• Required work: Return, word for word, only the lines of the data below that lie between the line with "export DESIGN_NAME = message_dedup_filter_top" and the line with "export CTS_BUF_LIST = sky130_fd_sc_hd__clkbuf_4", those two lines included.

Stored items:

____________________

<file path="config.mk">
export PLATFORM = sky130hd
export DESIGN_NAME = message_dedup_filter_top
export DESIGN_NICKNAME = d
export VERILOG_FILES = /design/src/rtl/core/mdf_pkg.sv /design/src/rtl/core/mdf_front.sv /design/src/rtl/core/mdf_queue.sv /design/src/rtl/core/mdf_back.sv /design/src/rtl/core/message_dedup_filter_top.sv
export SDC_FILE = /design/constraint.sdc
export NUM_CORES = 1
export LEC_CHECK = 0
export CAP_MARGIN = 20
export CORE_MARGIN = 3
export CORE_UTILIZATION = 45
export CTS_BUF_LIST = sky130_fd_sc_hd__clkbuf_4 sky130_fd_sc_hd__clkbuf_8
export DETAILED_ROUTE_END_ITERATION = 10
export DONT_BUFFER_PORTS = 1
export HOLD_SLACK_MARGIN = 0.08
export REMOVE_ABC_BUFFERS = 1
export SLEW_MARGIN = 5
export SYNTH_ARGS = -nofsm -noshare
export SYNTH_HDL_FRONTEND = slang
export SYNTH_SLANG_ARGS = --single-unit
</file>
<file path="constraint.sdc">
create_clock -name i_clk -period 8.6 [get_ports i_clk]
set_clock_uncertainty 0.05 [all_clocks]
set_input_delay 0.86 -clock i_clk [delete_from_list [all_inputs] [get_ports i_clk]]
set_output_delay 0.86 -clock i_clk [all_outputs]
set_load 0.005 [all_outputs]
</file>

____________________

• Result of this exercise:
export DESIGN_NAME = message_dedup_filter_top
export DESIGN_NICKNAME = d
export VERILOG_FILES = /design/src/rtl/core/mdf_pkg.sv /design/src/rtl/core/mdf_front.sv /design/src/rtl/core/mdf_queue.sv /design/src/rtl/core/mdf_back.sv /design/src/rtl/core/message_dedup_filter_top.sv
export SDC_FILE = /design/constraint.sdc
export NUM_CORES = 1
export LEC_CHECK = 0
export CAP_MARGIN = 20
export CORE_MARGIN = 3
export CORE_UTILIZATION = 45
export CTS_BUF_LIST = sky130_fd_sc_hd__clkbuf_4 sky130_fd_sc_hd__clkbuf_8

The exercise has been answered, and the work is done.